What you need to do:
Keep only those lines of the records that include the string "total".

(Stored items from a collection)
<<<<
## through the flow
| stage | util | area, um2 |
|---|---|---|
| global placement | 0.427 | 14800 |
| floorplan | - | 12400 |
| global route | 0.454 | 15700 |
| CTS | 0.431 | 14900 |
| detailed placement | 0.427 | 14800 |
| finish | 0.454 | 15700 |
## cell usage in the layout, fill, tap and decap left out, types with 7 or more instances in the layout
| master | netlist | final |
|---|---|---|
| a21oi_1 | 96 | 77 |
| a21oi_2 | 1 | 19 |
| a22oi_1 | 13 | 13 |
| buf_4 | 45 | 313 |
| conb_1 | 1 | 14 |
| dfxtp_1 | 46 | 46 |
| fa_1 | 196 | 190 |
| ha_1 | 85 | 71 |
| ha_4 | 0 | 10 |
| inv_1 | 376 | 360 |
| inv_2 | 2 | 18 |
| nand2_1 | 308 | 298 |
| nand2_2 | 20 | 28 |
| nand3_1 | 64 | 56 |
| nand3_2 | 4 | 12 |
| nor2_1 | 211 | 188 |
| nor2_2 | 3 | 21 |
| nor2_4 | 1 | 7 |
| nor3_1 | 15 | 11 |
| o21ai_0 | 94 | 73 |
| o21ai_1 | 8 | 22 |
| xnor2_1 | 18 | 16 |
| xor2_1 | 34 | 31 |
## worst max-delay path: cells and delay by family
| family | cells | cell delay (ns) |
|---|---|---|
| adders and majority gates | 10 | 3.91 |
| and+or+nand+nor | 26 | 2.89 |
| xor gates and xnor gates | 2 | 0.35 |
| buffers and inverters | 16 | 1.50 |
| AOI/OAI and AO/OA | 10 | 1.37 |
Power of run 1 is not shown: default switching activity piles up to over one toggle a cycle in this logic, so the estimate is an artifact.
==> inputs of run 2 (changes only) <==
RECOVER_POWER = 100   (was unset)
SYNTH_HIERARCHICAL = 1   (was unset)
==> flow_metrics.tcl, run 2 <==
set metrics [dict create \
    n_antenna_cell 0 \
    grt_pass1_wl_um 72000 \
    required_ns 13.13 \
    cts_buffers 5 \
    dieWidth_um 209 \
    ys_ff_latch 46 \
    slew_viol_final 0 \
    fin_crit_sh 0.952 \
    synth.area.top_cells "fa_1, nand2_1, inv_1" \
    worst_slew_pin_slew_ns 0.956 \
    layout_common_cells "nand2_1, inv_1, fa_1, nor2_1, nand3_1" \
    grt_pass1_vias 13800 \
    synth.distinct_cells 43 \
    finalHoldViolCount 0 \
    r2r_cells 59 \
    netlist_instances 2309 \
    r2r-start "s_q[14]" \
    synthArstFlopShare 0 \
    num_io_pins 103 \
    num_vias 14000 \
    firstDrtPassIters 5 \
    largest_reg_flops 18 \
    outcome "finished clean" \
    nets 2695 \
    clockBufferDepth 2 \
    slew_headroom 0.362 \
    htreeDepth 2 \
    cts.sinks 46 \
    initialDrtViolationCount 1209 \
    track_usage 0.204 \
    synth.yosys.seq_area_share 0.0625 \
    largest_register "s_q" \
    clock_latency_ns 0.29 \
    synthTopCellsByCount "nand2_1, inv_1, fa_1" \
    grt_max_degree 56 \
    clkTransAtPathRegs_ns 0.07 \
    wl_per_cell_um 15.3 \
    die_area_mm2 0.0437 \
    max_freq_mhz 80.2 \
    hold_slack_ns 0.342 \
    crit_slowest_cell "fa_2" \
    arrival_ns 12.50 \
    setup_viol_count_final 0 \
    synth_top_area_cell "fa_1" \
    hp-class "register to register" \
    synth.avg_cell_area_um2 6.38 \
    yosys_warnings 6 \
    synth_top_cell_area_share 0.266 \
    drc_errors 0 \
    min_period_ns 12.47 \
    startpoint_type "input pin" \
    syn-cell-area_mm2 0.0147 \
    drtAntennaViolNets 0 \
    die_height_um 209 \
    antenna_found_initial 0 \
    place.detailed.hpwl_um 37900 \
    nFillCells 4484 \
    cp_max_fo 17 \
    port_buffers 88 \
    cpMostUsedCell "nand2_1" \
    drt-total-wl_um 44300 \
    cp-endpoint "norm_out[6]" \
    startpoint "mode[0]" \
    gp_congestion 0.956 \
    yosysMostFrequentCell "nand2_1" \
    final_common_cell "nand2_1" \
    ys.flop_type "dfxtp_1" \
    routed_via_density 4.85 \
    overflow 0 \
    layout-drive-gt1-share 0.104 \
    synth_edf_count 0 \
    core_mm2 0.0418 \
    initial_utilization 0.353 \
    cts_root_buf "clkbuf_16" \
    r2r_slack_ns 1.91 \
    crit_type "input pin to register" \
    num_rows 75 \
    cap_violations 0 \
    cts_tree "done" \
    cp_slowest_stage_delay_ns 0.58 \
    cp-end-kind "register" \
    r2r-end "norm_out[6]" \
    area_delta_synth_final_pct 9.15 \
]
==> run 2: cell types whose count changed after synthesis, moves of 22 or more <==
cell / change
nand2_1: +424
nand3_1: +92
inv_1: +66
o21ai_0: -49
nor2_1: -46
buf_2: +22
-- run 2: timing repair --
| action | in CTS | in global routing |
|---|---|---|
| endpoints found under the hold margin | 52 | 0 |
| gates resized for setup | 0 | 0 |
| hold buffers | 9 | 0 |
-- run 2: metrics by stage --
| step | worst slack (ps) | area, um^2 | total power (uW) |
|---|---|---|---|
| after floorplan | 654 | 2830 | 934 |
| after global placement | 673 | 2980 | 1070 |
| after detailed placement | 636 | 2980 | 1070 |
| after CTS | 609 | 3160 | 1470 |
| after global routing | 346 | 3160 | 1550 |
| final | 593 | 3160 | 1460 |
==> config.mk <==
export PLATFORM = sky130hd
export DESIGN_NAME = irq_aggr
export DESIGN_NICKNAME = d
export VERILOG_FILES = /design/src/rtl/irq_aggr_pkg.sv /design/src/rtl/irq_bank.sv /design/src/rtl/irq_regif.sv /design/src/rtl/irq_combine.sv /design/src/rtl/irq_aggr.sv
export SDC_FILE = /design/constraint.sdc
export NUM_CORES = 1
export LEC_CHECK = 0
export ABC_AREA = 1
export BUFFER_PORTS_ARGS = -buffer_cell sky130_fd_sc_hd__buf_2
export CORE_MARGIN = 4
export CORE_UTILIZATION = 47
export CTS_BUF_LIST = sky130_fd_sc_hd__clkbuf_2 sky130_fd_sc_hd__clkbuf_4 sky130_fd_sc_hd__clkbuf_8
export CTS_CLUSTER_SIZE = 30
export DETAILED_ROUTE_END_ITERATION = 8
export PLACE_DENSITY = 0.7
export SYNTH_ARGS = -nofsm -noshare
export SYNTH_HDL_FRONTEND = slang
export SYNTH_HIERARCHICAL = 1
export SYNTH_SLANG_ARGS = --single-unit
==> constraint.sdc <==
create_clock -name clk_i -period 1.9 [get_ports clk_i]
set_clock_uncertainty 0.1 [all_clocks]
set_input_delay 0.095 -clock clk_i [delete_from_list [all_inputs] [get_ports clk_i]]
set_output_delay 0.095 -clock clk_i [all_outputs]
set_load 0.05 [all_outputs]
==> src/rtl/irq_aggr_pkg.sv <==
package irq_aggr_pkg;
  localparam int NUM_BANKS = 3;
  localparam int BANK_W    = 8;
  localparam int ADDR_W    = 3;
  // implemented bits, bank 2 in the top byte
  localparam logic [NUM_BANKS*BANK_W-1:0] IMPL_MASK = 24'h02_FF_3F;
endpackage

==> src/rtl/irq_bank.sv <==
module irq_bank #(
  parameter int               BW   = 8,
  parameter logic [BW-1:0]    MASK = '1
) (
  input  logic          clk_i,
  input  logic          rst_ni,
  input  logic [BW-1:0] evt_i,
  input  logic          sts_wr_i,
  input  logic          en_wr_i,
  input  logic [BW-1:0] wdata_i,
  output logic [BW-1:0] sts_o,
  output logic [BW-1:0] en_o
);
  logic [BW-1:0] sts_q, en_q, hit, clr;

  assign hit = evt_i & en_q & MASK;
  assign clr = sts_wr_i ? wdata_i : '0;

  always_ff @(posedge clk_i or negedge rst_ni) begin
    if (!rst_ni) begin
      sts_q <= '0;
      en_q  <= '0;
    end else begin
      sts_q <= ((sts_q & ~clr) | hit) & MASK; // set dominates clear
      if (en_wr_i) en_q <= wdata_i & MASK;
    end
  end

  assign sts_o = sts_q;
  assign en_o  = en_q;

  for (genvar b = 0; b < BW; b++) begin : g_bit_chk
    AST_SET_NEEDS_EN: assert property (@(posedge clk_i) disable iff (!rst_ni)
      (!$past(sts_q[b]) && sts_q[b]) |-> $past(en_q[b] && evt_i[b]));
    AST_W1C: assert property (@(posedge clk_i) disable iff (!rst_ni)
      (sts_wr_i && wdata_i[b] && !(evt_i[b] && en_q[b])) |=> !sts_q[b]);
    AST_EVT_WINS: assert property (@(posedge clk_i) disable iff (!rst_ni)
      (evt_i[b] && en_q[b] && MASK[b]) |=> sts_q[b]);
    AST_PEND_HOLDS: assert property (@(posedge clk_i) disable iff (!rst_ni)
      (sts_q[b] && !(sts_wr_i && wdata_i[b])) |=> sts_q[b]);
  end
endmodule

==> src/rtl/irq_regif.sv <==
module irq_regif #(
  parameter int NB = 3,
  parameter int BW = 8,
  parameter int AW = 3
) (
  input  logic [AW-1:0]    addr_i,
  input  logic             wr_en_i,
  input  logic [NB*BW-1:0] sts_i,
  input  logic [NB*BW-1:0] en_i,
  output logic [NB-1:0]    sts_wr_o,
  output logic [NB-1:0]    en_wr_o,
  output logic [BW-1:0]    rdata_o
);
  for (genvar k = 0; k < NB; k++) begin : g_dec
    assign sts_wr_o[k] = wr_en_i && (addr_i == AW'(k));
    assign en_wr_o[k]  = wr_en_i && (addr_i == AW'(NB + k));
  end

  always_comb begin
    rdata_o = '0;
    for (int k = 0; k < NB; k++) begin
      if (addr_i == AW'(k))      rdata_o = sts_i[k*BW +: BW];
      if (addr_i == AW'(NB + k)) rdata_o = en_i[k*BW +: BW];
    end
  end
endmodule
>>>>
Task result:
    drt-total-wl_um 44300 \
| step | worst slack (ps) | area, um^2 | total power (uW) |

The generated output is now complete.